Segment Start: Information provided

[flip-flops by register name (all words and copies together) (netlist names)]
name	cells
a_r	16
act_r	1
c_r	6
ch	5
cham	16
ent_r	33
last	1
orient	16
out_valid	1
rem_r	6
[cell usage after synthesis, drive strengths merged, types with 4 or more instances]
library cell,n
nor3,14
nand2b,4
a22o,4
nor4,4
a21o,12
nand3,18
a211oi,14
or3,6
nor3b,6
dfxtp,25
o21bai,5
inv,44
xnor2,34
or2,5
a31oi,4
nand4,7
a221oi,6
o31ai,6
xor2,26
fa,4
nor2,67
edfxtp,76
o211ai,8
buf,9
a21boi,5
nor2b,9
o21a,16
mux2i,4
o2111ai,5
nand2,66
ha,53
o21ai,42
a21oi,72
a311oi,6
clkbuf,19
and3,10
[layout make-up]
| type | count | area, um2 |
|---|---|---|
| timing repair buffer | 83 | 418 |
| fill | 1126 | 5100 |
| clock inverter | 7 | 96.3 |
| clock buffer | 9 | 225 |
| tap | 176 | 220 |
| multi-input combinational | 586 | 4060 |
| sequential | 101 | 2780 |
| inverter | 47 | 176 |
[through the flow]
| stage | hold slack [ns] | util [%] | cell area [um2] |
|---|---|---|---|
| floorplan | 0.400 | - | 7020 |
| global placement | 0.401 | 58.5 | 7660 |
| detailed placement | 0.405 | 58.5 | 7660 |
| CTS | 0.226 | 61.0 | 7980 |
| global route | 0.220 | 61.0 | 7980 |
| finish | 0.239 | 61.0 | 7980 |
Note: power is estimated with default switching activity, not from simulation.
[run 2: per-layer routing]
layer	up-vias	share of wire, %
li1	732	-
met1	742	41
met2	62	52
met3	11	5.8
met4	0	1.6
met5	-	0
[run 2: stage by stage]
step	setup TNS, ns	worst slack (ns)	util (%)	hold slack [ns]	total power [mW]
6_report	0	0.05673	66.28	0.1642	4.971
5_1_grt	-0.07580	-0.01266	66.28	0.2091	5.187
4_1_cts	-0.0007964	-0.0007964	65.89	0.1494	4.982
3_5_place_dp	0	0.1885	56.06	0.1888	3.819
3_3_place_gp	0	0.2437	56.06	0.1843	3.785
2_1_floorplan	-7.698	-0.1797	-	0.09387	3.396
`config.mk`:
```
export PLATFORM = sky130hd
export DESIGN_NAME = irt_store
export DESIGN_NICKNAME = d
export VERILOG_FILES = /design/src/hw/rtl/irt_pkg.sv /design/src/hw/rtl/irt_store.sv
export SDC_FILE = /design/constraint.sdc
export NUM_CORES = 2
export LEC_CHECK = 0
export BUFFER_PORTS_ARGS = -buffer_cell sky130_fd_sc_hd__clkbuf_2
export CAP_MARGIN = 20
export CORE_MARGIN = 8
export CORE_UTILIZATION = 40
export DETAILED_ROUTE_END_ITERATION = 10
export HOLD_SLACK_MARGIN = 0.05
export SYNTH_ARGS = -nofsm -noshare
export SYNTH_HDL_FRONTEND = slang
export SYNTH_SLANG_ARGS = --single-unit
```
`constraint.sdc`:
```
create_clock -name clk_i -period 7.35 [get_ports clk_i]
set_input_delay 0.735 -clock clk_i [delete_from_list [all_inputs] [get_ports clk_i]]
set_output_delay 0.735 -clock clk_i [all_outputs]
set_load 0.02 [all_outputs]
```
--- config.mk ---
export PLATFORM = sky130hd
export DESIGN_NAME = irt_seq
export DESIGN_NICKNAME = d
export VERILOG_FILES = /design/src/hw/rtl/irt_pkg.sv /design/src/hw/rtl/irt_seq.sv
export SDC_FILE = /design/constraint.sdc
export NUM_CORES = 1
export LEC_CHECK = 0
export BUFFER_PORTS_ARGS = -buffer_cell sky130_fd_sc_hd__buf_4
export CAP_MARGIN = 20
export CORE_AREA = 2 2 39 41
export DETAILED_ROUTE_END_ITERATION = 10
export DIE_AREA = 0 0 41 43
export GPL_ROUTABILITY_DRIVEN = 0
export PLACE_DENSITY = 0.37
export SKIP_CTS_REPAIR_TIMING = 1
export SLEW_MARGIN = 0
export SYNTH_ARGS = -nofsm -noshare
export SYNTH_HDL_FRONTEND = slang
export SYNTH_SLANG_ARGS = --single-unit
--- constraint.sdc ---
create_clock -name clk_i -period 2 [get_ports clk_i]
set_clock_uncertainty 0.2 [all_clocks]
set_input_delay 0.1 -clock clk_i [delete_from_list [all_inputs] [get_ports clk_i]]
set_output_delay 0.1 -clock clk_i [all_outputs]
set_load 0.005 [all_outputs]
--- src/hw/rtl/irt_pkg.sv ---
// Shared types, constants and the microcode program of the interval reservation table.
// No dependencies.
`timescale 1ns / 1ps

package irt_pkg;

  localparam int TABLE_DEPTH = 64;
  localparam int TIME_WIDTH  = 32;
  localparam int IDX_W       = $clog2(TABLE_DEPTH);
  localparam int CNT_W       = $clog2(TABLE_DEPTH + 1);
  localparam int ENTRY_W     = 2 * TIME_WIDTH;
  localparam int STEP_W      = 3;

  typedef logic [STEP_W-1:0] step_t;

  // program addresses
  localparam step_t STEP_WAIT   = 3'd0;
  localparam step_t STEP_START  = 3'd1;
  localparam step_t STEP_SCAN   = 3'd2;
  localparam step_t STEP_COMMIT = 3'd3;
  localparam step_t STEP_EMIT   = 3'd4;

  typedef enum logic [1:0] {
    ST_BOOKED   = 2'd0,
    ST_CONFLICT = 2'd1,
    ST_FULL     = 2'd2,
    ST_INVALID  = 2'd3
  } status_e;

  typedef enum logic [2:0] {
    COND_NEVER,
    COND_ACCEPT,
    COND_BAD,
    COND_EMPTY,
    COND_HIT,
    COND_LAST,
    COND_SLOT
  } cond_e;

  typedef enum logic [2:0] {
    ACT_WAIT,
    ACT_START,
    ACT_SCAN,
    ACT_COMMIT,
    ACT_EMIT
  } act_e;

  // one control word: first matching jump wins, else nxt
  typedef struct packed {
    act_e  act;
    cond_e cond_a;
    step_t tgt_a;
    cond_e cond_b;
    step_t tgt_b;
    step_t nxt;
  } ucode_t;

  // datapath status seen by the sequencer
  typedef struct packed {
    logic accept;
    logic bad;
    logic empty;
    logic hit;
    logic last;
    logic slot;
  } flags_t;

  function automatic ucode_t irt_ucode(step_t step);
    ucode_t w;
    unique case (step)
      STEP_WAIT:   w = '{ACT_WAIT,   COND_ACCEPT, STEP_START, COND_NEVER, STEP_WAIT,
                         STEP_WAIT};
      STEP_START:  w = '{ACT_START,  COND_BAD,    STEP_EMIT,  COND_EMPTY, STEP_COMMIT,
                         STEP_SCAN};
      STEP_SCAN:   w = '{ACT_SCAN,   COND_HIT,    STEP_EMIT,  COND_LAST,  STEP_COMMIT,
                         STEP_SCAN};
      STEP_COMMIT: w = '{ACT_COMMIT, COND_NEVER,  STEP_WAIT,  COND_NEVER, STEP_WAIT,
                         STEP_EMIT};
      STEP_EMIT:   w = '{ACT_EMIT,   COND_SLOT,   STEP_WAIT,  COND_NEVER, STEP_WAIT,
                         STEP_EMIT};
      default:     w = '{ACT_WAIT,   COND_NEVER,  STEP_WAIT,  COND_NEVER, STEP_WAIT,
                         STEP_WAIT};
    endcase
    return w;
  endfunction

endpackage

Segment End: Information provided

◆ **Exercise brief**
Give back each record, exactly as it reads.

◆ **Solution to this problem**
[flip-flops by register name (all words and copies together) (netlist names)]
name	cells
a_r	16
act_r	1
c_r	6
ch	5
cham	16
ent_r	33
last	1
orient	16
out_valid	1
rem_r	6
[cell usage after synthesis, drive strengths merged, types with 4 or more instances]
library cell,n
nor3,14
nand2b,4
a22o,4
nor4,4
a21o,12
nand3,18
a211oi,14
or3,6
nor3b,6
dfxtp,25
o21bai,5
inv,44
xnor2,34
or2,5
a31oi,4
nand4,7
a221oi,6
o31ai,6
xor2,26
fa,4
nor2,67
edfxtp,76
o211ai,8
buf,9
a21boi,5
nor2b,9
o21a,16
mux2i,4
o2111ai,5
nand2,66
ha,53
o21ai,42
a21oi,72
a311oi,6
clkbuf,19
and3,10
[layout make-up]
| type | count | area, um2 |
|---|---|---|
| timing repair buffer | 83 | 418 |
| fill | 1126 | 5100 |
| clock inverter | 7 | 96.3 |
| clock buffer | 9 | 225 |
| tap | 176 | 220 |
| multi-input combinational | 586 | 4060 |
| sequential | 101 | 2780 |
| inverter | 47 | 176 |
[through the flow]
| stage | hold slack [ns] | util [%] | cell area [um2] |
|---|---|---|---|
| floorplan | 0.400 | - | 7020 |
| global placement | 0.401 | 58.5 | 7660 |
| detailed placement | 0.405 | 58.5 | 7660 |
| CTS | 0.226 | 61.0 | 7980 |
| global route | 0.220 | 61.0 | 7980 |
| finish | 0.239 | 61.0 | 7980 |
Note: power is estimated with default switching activity, not from simulation.
[run 2: per-layer routing]
layer	up-vias	share of wire, %
li1	732	-
met1	742	41
met2	62	52
met3	11	5.8
met4	0	1.6
met5	-	0
[run 2: stage by stage]
step	setup TNS, ns	worst slack (ns)	util (%)	hold slack [ns]	total power [mW]
6_report	0	0.05673	66.28	0.1642	4.971
5_1_grt	-0.07580	-0.01266	66.28	0.2091	5.187
4_1_cts	-0.0007964	-0.0007964	65.89	0.1494	4.982
3_5_place_dp	0	0.1885	56.06	0.1888	3.819
3_3_place_gp	0	0.2437	56.06	0.1843	3.785
2_1_floorplan	-7.698	-0.1797	-	0.09387	3.396
`config.mk`:
```
export PLATFORM = sky130hd
export DESIGN_NAME = irt_store
export DESIGN_NICKNAME = d
export VERILOG_FILES = /design/src/hw/rtl/irt_pkg.sv /design/src/hw/rtl/irt_store.sv
export SDC_FILE = /design/constraint.sdc
export NUM_CORES = 2
export LEC_CHECK = 0
export BUFFER_PORTS_ARGS = -buffer_cell sky130_fd_sc_hd__clkbuf_2
export CAP_MARGIN = 20
export CORE_MARGIN = 8
export CORE_UTILIZATION = 40
export DETAILED_ROUTE_END_ITERATION = 10
export HOLD_SLACK_MARGIN = 0.05
export SYNTH_ARGS = -nofsm -noshare
export SYNTH_HDL_FRONTEND = slang
export SYNTH_SLANG_ARGS = --single-unit
```
`constraint.sdc`:
```
create_clock -name clk_i -period 7.35 [get_ports clk_i]
set_input_delay 0.735 -clock clk_i [delete_from_list [all_inputs] [get_ports clk_i]]
set_output_delay 0.735 -clock clk_i [all_outputs]
set_load 0.02 [all_outputs]
```
--- config.mk ---
export PLATFORM = sky130hd
export DESIGN_NAME = irt_seq
export DESIGN_NICKNAME = d
export VERILOG_FILES = /design/src/hw/rtl/irt_pkg.sv /design/src/hw/rtl/irt_seq.sv
export SDC_FILE = /design/constraint.sdc
export NUM_CORES = 1
export LEC_CHECK = 0
export BUFFER_PORTS_ARGS = -buffer_cell sky130_fd_sc_hd__buf_4
export CAP_MARGIN = 20
export CORE_AREA = 2 2 39 41
export DETAILED_ROUTE_END_ITERATION = 10
export DIE_AREA = 0 0 41 43
export GPL_ROUTABILITY_DRIVEN = 0
export PLACE_DENSITY = 0.37
export SKIP_CTS_REPAIR_TIMING = 1
export SLEW_MARGIN = 0
export SYNTH_ARGS = -nofsm -noshare
export SYNTH_HDL_FRONTEND = slang
export SYNTH_SLANG_ARGS = --single-unit
--- constraint.sdc ---
create_clock -name clk_i -period 2 [get_ports clk_i]
set_clock_uncertainty 0.2 [all_clocks]
set_input_delay 0.1 -clock clk_i [delete_from_list [all_inputs] [get_ports clk_i]]
set_output_delay 0.1 -clock clk_i [all_outputs]
set_load 0.005 [all_outputs]
--- src/hw/rtl/irt_pkg.sv ---
// Shared types, constants and the microcode program of the interval reservation table.
// No dependencies.
`timescale 1ns / 1ps

package irt_pkg;

  localparam int TABLE_DEPTH = 64;
  localparam int TIME_WIDTH  = 32;
  localparam int IDX_W       = $clog2(TABLE_DEPTH);
  localparam int CNT_W       = $clog2(TABLE_DEPTH + 1);
  localparam int ENTRY_W     = 2 * TIME_WIDTH;
  localparam int STEP_W      = 3;

  typedef logic [STEP_W-1:0] step_t;

  // program addresses
  localparam step_t STEP_WAIT   = 3'd0;
  localparam step_t STEP_START  = 3'd1;
  localparam step_t STEP_SCAN   = 3'd2;
  localparam step_t STEP_COMMIT = 3'd3;
  localparam step_t STEP_EMIT   = 3'd4;

  typedef enum logic [1:0] {
    ST_BOOKED   = 2'd0,
    ST_CONFLICT = 2'd1,
    ST_FULL     = 2'd2,
    ST_INVALID  = 2'd3
  } status_e;

  typedef enum logic [2:0] {
    COND_NEVER,
    COND_ACCEPT,
    COND_BAD,
    COND_EMPTY,
    COND_HIT,
    COND_LAST,
    COND_SLOT
  } cond_e;

  typedef enum logic [2:0] {
    ACT_WAIT,
    ACT_START,
    ACT_SCAN,
    ACT_COMMIT,
    ACT_EMIT
  } act_e;

  // one control word: first matching jump wins, else nxt
  typedef struct packed {
    act_e  act;
    cond_e cond_a;
    step_t tgt_a;
    cond_e cond_b;
    step_t tgt_b;
    step_t nxt;
  } ucode_t;

  // datapath status seen by the sequencer
  typedef struct packed {
    logic accept;
    logic bad;
    logic empty;
    logic hit;
    logic last;
    logic slot;
  } flags_t;

  function automatic ucode_t irt_ucode(step_t step);
    ucode_t w;
    unique case (step)
      STEP_WAIT:   w = '{ACT_WAIT,   COND_ACCEPT, STEP_START, COND_NEVER, STEP_WAIT,
                         STEP_WAIT};
      STEP_START:  w = '{ACT_START,  COND_BAD,    STEP_EMIT,  COND_EMPTY, STEP_COMMIT,
                         STEP_SCAN};
      STEP_SCAN:   w = '{ACT_SCAN,   COND_HIT,    STEP_EMIT,  COND_LAST,  STEP_COMMIT,
                         STEP_SCAN};
      STEP_COMMIT: w = '{ACT_COMMIT, COND_NEVER,  STEP_WAIT,  COND_NEVER, STEP_WAIT,
                         STEP_EMIT};
      STEP_EMIT:   w = '{ACT_EMIT,   COND_SLOT,   STEP_WAIT,  COND_NEVER, STEP_WAIT,
                         STEP_EMIT};
      default:     w = '{ACT_WAIT,   COND_NEVER,  STEP_WAIT,  COND_NEVER, STEP_WAIT,
                         STEP_WAIT};
    endcase
    return w;
  endfunction

endpackage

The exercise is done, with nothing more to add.